Recommendation in Scholarly Big Data
Reading Notes Wang Ning Lab of Database and Information Systems
Information Retrieval and Web Search
SIS: A system for Personal Information Retrieval and Re-Use
Multimedia Information Retrieval
Information Retrieval
Structure and Content Scoring for XML
Learning Literature Search Models from Citation Behavior
Educational Consultants - Assisting Students Who Want to Study Overseas.
Structure and Content Scoring for XML
Navigation-Aided Retrieval
Junghoo “John” Cho UCLA
Information Retrieval and Web Design
VECTOR SPACE MODEL Its Applications and implementations
Presentation transcript:

Meeting Presentation sept.12 Things to do since last meeting: (1) find out the number of drug name in FDA website (done, the number is 6244 which is OK for us to do search crawl on twitters). (2) Read papers to find out new ideas about the query cost estimate. **Predicting query performance **what makes a query difficult, by David Camel **learning to estimate query difficulty, sigir2005 best paper. **Publications of Junghoo "John" Cho

Paper Review Predicting query performance This a great paper since it introduced a new concept named clarity score which can measure the similarity between query model and collection model. It helps us to view query difficulty from a new perspective: the weakness of query terms' ability to distinguish documents may lead query difficulty. what makes a query difficult, by David Camel This is a good development of the previous paper. It expands the concept of clarity score to a higher level concept of “distance model”. Distance does not only apply to query & collection, but also apply to query & relevant documents, relevant documents & collection, etc. What is more, the paper adopt more reasonable function: Jensen-Shannon divergence (JSD).
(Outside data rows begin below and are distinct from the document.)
From an optimization exercise on the open Yosys and OpenROAD flow, aimed at small area; shortcuts taken in it are not production practice. The RTL was checked by simulation tests, not by an equivalence proof against the original design. Power is estimated from default activity; no workload was simulated. The clock port is modelled as an ideal driver; clocking choices that lean on that would not hold on a real chip.

Setup of rev 12:
==> flow/design.v <==
package mips_isa_pkg;
  typedef logic [31:0] word_t;
  localparam word_t RESET_VECTOR = 32'hbfc0_0000;
endpackage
Paper Review learning to estimate query difficulty The paper offers a new view that sub-query coverage may also affect query difficulty a lot. To support such view, the authors provide two complex machine learning method: histogram and modified decision tree. The result shows that difficult query is likely to be dominated by a single sub-query.

Some Ideas A straight forward idea from David's paper is that we can do query deletion to maximum the distance between query and collection. The idea is not hard to implement. But I am wondering how much improvement we can get through this way.
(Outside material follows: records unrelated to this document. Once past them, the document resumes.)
What follows belongs to an exercise in optimizing a design on an open flow for small area, a short achievable clock period and few clock cycles per item; a production flow would make more cautious choices.
RTL that was checked went through simulation tests only; none was proved equivalent to the original.
Power and IR drop assume default switching activity.

v6:
Design bch_decoder, start of the top module:
module bch_decoder (
	input                      clk,
	input                      rstn,
	input                      i_set,
	input  [1:0]               i_code,
	input  [8-1:0]   i_data,
	output                     o_ready,
	output                     o_finish,
	output [8-1:0]    o_odata
);
	logic       syn_valid;
	logic       syn_take;
	logic [7:0] s1;
	logic [7:0] s3;
	logic       is63;
	bch_syndrome u_syndrome (
		.clk     (clk),
		.rstn    (rstn),
		.i_set   (i_set),
		.i_code  (i_code),
		.i_data  (i_data),
		.o_ready (o_ready),
		.o_valid (syn_valid),
		.i_take  (syn_take),
		.o_s1    (s1),
		.o_s3    (s3),
		.o_is63  (is63)
	);
	bch_berlekamp u_solver (
		.clk      (clk),
		.rstn     (rstn),
		.i_valid  (syn_valid),
		.o_take   (syn_take),
		.i_s1     (s1),
		.i_s3     (s3),
		.i_is63   (is63),
		.o_finish (o_finish),
		.o_odata  (o_odata)
	);
endmodule
Size in the first run: ~730 cells after synthesis, about 54 flip-flops, about 23 I/O pins.
export LEC_CHECK = 0
export CAP_MARGIN = 20
export CORE_MARGIN = 2
export CORE_UTILIZATION = 40
export SLEW_MARGIN = 20
create_clock -name core_clock -period 10.0 [get_ports {clk}]
run.sh (not shown) runs the stock make flow with config.mk's settings and CLKGATE_MAP_FILE= SYNTH_SCRIPT=/design/flow/synth_recipe.tcl, a recipe that flattens the netlist after the stock synthesis.
[inputs] v7 vs v6
Settings: SETUP_SLACK_MARGIN newly set to 5; ABC_CLOCK_PERIOD_IN_PS newly set to 4000.
==> notes.md <==
v7 vs. v6: number of fill cells now smaller; setup slack went up.
Relative to v6, the cell count measured on v7 has increased by a few percent.
Run comparison: v7 slowest cell on the critical path nor4_2; v6 slowest cell on the critical path edfxtp_1
Taking v6 as the reference, in v7 smallest hold slack stayed essentially flat, total of plain and repair buffers excluding clock buffers rose 22, clock buffer instance count of the final layout neither gained nor lost much, final wirelength increased 3.4%.
No run of this note included a check of the RTL's function; only the layout flow was run.

* * *

bch_decoder, a different RTL version from the one above (not shown whole).
Size: ~690 cells after synthesis, roughly 23 I/O pins, ~5800 um2 of cells after synthesis.
Settings: LEC_CHECK=0, CAP_MARGIN=20, CORE_MARGIN=2, CORE_UTILIZATION=40, CTS_BUF_LIST=sky130_fd_sc_hd__clkbuf_2 sky130_fd_sc_hd__clkbuf_4 sky130_fd_sc_hd__clkbuf_8, SLEW_MARGIN=20; clock period 10.0 ns.
standard.sh (not shown) runs the stock make flow with config.mk's settings and CLKGATE_MAP_FILE= SYNTH_SCRIPT=/design/flow/synth_recipe.tcl, a recipe that flattens the netlist after the stock synthesis.
==> flow/flow/run.sh <==
#!/bin/bash
# Standard layout, with timing repair aiming for 7 ns of setup slack at the
# 10 ns clock, so the paths are optimised for a shorter achieved period.
set -euo pipefail
bash standard.sh SETUP_SLACK_MARGIN=7 finish > make_finish.log 2>&1
Testbench counts at the start, summed over its fixed seeds: cycles 14,902, frames 512.
Rerun with:
==> flow/flow/run.sh (replaced) <==
#!/bin/bash
# Standard layout, with timing repair aiming for 7 ns of setup slack at the
# 10 ns clock (so the paths are optimised for a shorter achieved period), and
# a small clock tree: the design has about 70 flip-flops.
set -euo pipefail
bash standard.sh SETUP_SLACK_MARGIN=7 \
	"CTS_ARGS=-buf_list sky130_fd_sc_hd__clkbuf_8 -repair_clock_nets -dont_use_dummy_load" \
	finish > make_finish.log 2>&1
--- a/flow/config.mk
+++ b/flow/config.mk
@@ -10,2 +10 @@
-export CORE_UTILIZATION = 40
-export CTS_BUF_LIST = sky130_fd_sc_hd__clkbuf_2 sky130_fd_sc_hd__clkbuf_4 sky130_fd_sc_hd__clkbuf_8
+export CORE_UTILIZATION = 60
=> Register-to-register slack gets better by 0.02 ns. Cell count fell by 7.9%. Routed wire length shrinks by 5.1%. Power decreases by 4.2%. Cell area falls by 3.0%. Clock-buffer cell count drops by 1. Combinational power climbs by about 1%. Global-route usage grows by 10 points.
Rerun with:
--- a/flow/flow/run.sh
+++ b/flow/flow/run.sh
@@ -4 +4 @@
-# a small clock tree: the design has about 70 flip-flops.
+# a one-level clock tree: the design has about 70 flip-flops.
@@ -7 +7 @@
-	"CTS_ARGS=-buf_list sky130_fd_sc_hd__clkbuf_8 -repair_clock_nets -dont_use_dummy_load" \
+	"CTS_ARGS=-buf_list sky130_fd_sc_hd__clkbuf_16 -root_buf sky130_fd_sc_hd__clkbuf_16 -sink_clustering_enable -sink_clustering_size 80 -sink_clustering_max_diameter 1000 -repair_clock_nets -dont_use_dummy_load" \
--- a/flow/config.mk
+++ b/flow/config.mk
@@ -10 +10,2 @@
-export CORE_UTILIZATION = 60
+export CORE_UTILIZATION = 40
+export CTS_BUF_LIST = sky130_fd_sc_hd__clkbuf_2 sky130_fd_sc_hd__clkbuf_4 sky130_fd_sc_hd__clkbuf_8
Result: Routed wire length climbs by 5.8%. Via count barely changes. Worst hold slack improves by 0.0083 ns.
Rerun with:
==> flow/flow/run.sh (replaced) <==
#!/bin/bash
# Standard layout, with timing repair aiming for 7 ns of setup slack at the
# 10 ns clock (so the paths are optimised for a shorter achieved period), and
# a small clock tree: the design has about 70 flip-flops.
set -euo pipefail
bash standard.sh SETUP_SLACK_MARGIN=7 \
	"CTS_ARGS=-buf_list sky130_fd_sc_hd__clkbuf_8 -repair_clock_nets -dont_use_dummy_load" \
	finish > make_finish.log 2>&1
--- a/flow/config.mk
+++ b/flow/config.mk
@@ -10,2 +10 @@
-export CORE_UTILIZATION = 40
-export CTS_BUF_LIST = sky130_fd_sc_hd__clkbuf_2 sky130_fd_sc_hd__clkbuf_4 sky130_fd_sc_hd__clkbuf_8
+export CORE_UTILIZATION = 30
The new run completed without violations.
Utilization fell by 11 points.
Wire length rose by 0.34%.
Power fell by 5.9%.
Maximum frequency fell by 1.1%.
Clock skew rose by 0.015 ns.
Non-clock buffer count fell by 2.
Combinational power hardly moves.
Rerun with:
--- a/flow/config.mk
+++ b/flow/config.mk
@@ -10 +10,2 @@
-export CORE_UTILIZATION = 30
+export CORE_UTILIZATION = 40
+export CTS_BUF_LIST = sky130_fd_sc_hd__clkbuf_2 sky130_fd_sc_hd__clkbuf_4 sky130_fd_sc_hd__clkbuf_8
- maximum frequency is about the same
- clock-buffer cell count does not change
- die area decreases by 24%
- sequential power hardly moves
- cell area decreases by 1.2%
- routed wire length decreases by 0.36%
- worst setup slack gets worse by 0.0059 ns
- combinational power stays flat
- sequential share of layout area increases by 0.37 points
- hold slack gets worse by 0.015 ns
Rerun with:
--- a/flow/config.mk
+++ b/flow/config.mk
@@ -10,2 +10 @@
-export CORE_UTILIZATION = 40
-export CTS_BUF_LIST = sky130_fd_sc_hd__clkbuf_2 sky130_fd_sc_hd__clkbuf_4 sky130_fd_sc_hd__clkbuf_8
+export CORE_UTILIZATION = 75
The changed run finished clean.
Global-route usage goes up by 21 points.
Power goes up by about 4.4%.
Critical path depth does not change.
Routed wire length goes up by about 5.6%.
Non-clock buffer count goes down by 2.
Sequential share of layout area goes up by 0.56 points.
Combinational power goes up by about 8%.
Design area goes down by 1.8%.
Setup slack improves by 0.018 ns.
Flip-flop and latch count does not change.

-- what the ideal ports hide --
No port has a modelled driver above. Below, the same layouts with a new extraction and two added sets of constraints.
Step 1 sets driving cells, clkbuf_16 on the clock port and buf_2 on the other inputs (assumed; they add their load-dependent delay and slew).
Step 2 adds t to the input delays and takes it off the output delays; t is the mean of the earliest and latest rising clock arrival at the registers after step 1. Input paths then give back, and output paths get back, about the clock's delay inside the block.
a / b / c = no drivers / after step 1 / after step 2; a / b = the first two.
run | shift t [ns] | setup WS [ns] | hold WS [ns] | worst setup path after step 2
v6 | 0.347 | 4.158 / 4.123 / 4.470 | 0.437 / 0.437 / 0.437 | register to output
v7 | 0.347 | 5.121 / 5.093 / 5.121 | 0.438 / 0.438 / 0.438 | register to register
the first run of note 2 | 0.401 | 6.880 / 6.847 / 6.911 | 0.440 / 0.440 / 0.440 | input to register
the second run of note 2 | 0.379 | 6.900 / 6.865 / 6.887 | 0.419 / 0.419 / 0.419 | input to register
the third run of note 2 | 0.374 | 6.911 / 6.870 / 6.905 | 0.428 / 0.428 / 0.428 | input to register
the fourth run of note 2 | 0.397 | 6.877 / 6.840 / 6.911 | 0.435 / 0.435 / 0.435 | input to register
the fifth run of note 2 | 0.398 | 6.871 / 6.837 / 6.915 | 0.420 / 0.420 / 0.420 | input to register
the sixth run of note 2 | 0.382 | 6.889 / 6.854 / 6.851 | 0.469 / 0.469 / 0.469 | input to register
After both steps every run listed still meets setup and hold. For the sixth run of note 2, which loses most, drivers alone change the setup slack by -0.035 ns; drivers and shift together by -0.038 ns.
Some Ideas An advanced idea is to connect it with retrieval cost. As we see, the traditional cost for retrieval is as following: n*(complexity of function*DF(i)) Thus computing cost is easy to be precomputed. It is also interesting to consider deleting low IDF and low clarity terms. It will greatly reduce the computing cost while decrease or even increase the retrieval performance.
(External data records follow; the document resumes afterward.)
This design comes from an exercise in tuning for small area, a short achievable clock period and few clock cycles per item on the open sky130 flow, not from production work.
Function was checked by simulation only, so behaviour that the tests miss may differ from the original.
Power figures rest on the tool's default switching activity, not on a simulated workload.

==> flow/design.v <==
package bffa_pkg;
  localparam int MAP_BITS  = 2048;
  localparam int WORD_BITS = 32;
  localparam int MAP_WORDS = MAP_BITS / WORD_BITS;
  localparam int ADDR_W    = $clog2(MAP_WORDS);
  localparam int BIT_W     = $clog2(WORD_BITS);
  localparam int FIELD_W   = 14;
  localparam int CODE_W    = 2;
  localparam logic [FIELD_W-1:0] COUNT_MAX = '1;
  localparam logic [FIELD_W-1:0] SIZE_MAX  = FIELD_W'(MAP_BITS);
  typedef enum logic [CODE_W-1:0] {
    CMD_ALLOC   = 2'd0,
    CMD_FREE    = 2'd1,
    CMD_PRELOAD = 2'd2,
    CMD_LOAD    = 2'd3
  } cmd_t;
  typedef enum logic [CODE_W-1:0] {
    STAT_OK    = 2'd0,
    STAT_FULL  = 2'd1,
    STAT_RANGE = 2'd2
  } status_t;
  typedef enum logic [1:0] {
    FSM_IDLE,
    FSM_SCAN,
    FSM_RMW,
    FSM_DONE
  } fsm_t;
  typedef struct packed {
    logic                 en;
    logic [ADDR_W-1:0]    addr;
    logic [WORD_BITS-1:0] data;
  } ram_wr_t;
endpackage
import bffa_pkg::*;
module bffa_ffz
(
  input  logic [WORD_BITS-1:0] word_i,
  output logic [WORD_BITS-1:0] onehot_o
);
  logic [WORD_BITS-1:0] below;
  always_comb begin
    logic [WORD_BITS-1:0] p;
    p = {word_i[WORD_BITS-2:0], 1'b1};
    for (int s = 1; s < WORD_BITS; s = s * 2) begin
      for (int i = WORD_BITS - 1; i >= s; i--) begin
        p[i] = p[i] & p[i-s];
      end
    end
    below = p;
  end
  assign onehot_o = below & ~word_i;
endmodule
Some Ideas It is also interesting to discuss term proximity and query expansion here. In my opinion, term proximity and external query term expansion may help to improve query clarity. The cost of term proximity is about additional: n*(n-1)/2*(DF1+DF2+averageTF1*averageTF2*comDoc) The cost of external query term expansion is about additional: n*(complexity of function*DF(i))+k*averageDoclength+N*(complexity of function*DF(i)) where n is the number of query terms, k is the number of top documents for expansion and N is number of terms expansed. It will be interesting to discuss how many clarity could term proximity and external query term expansion can add.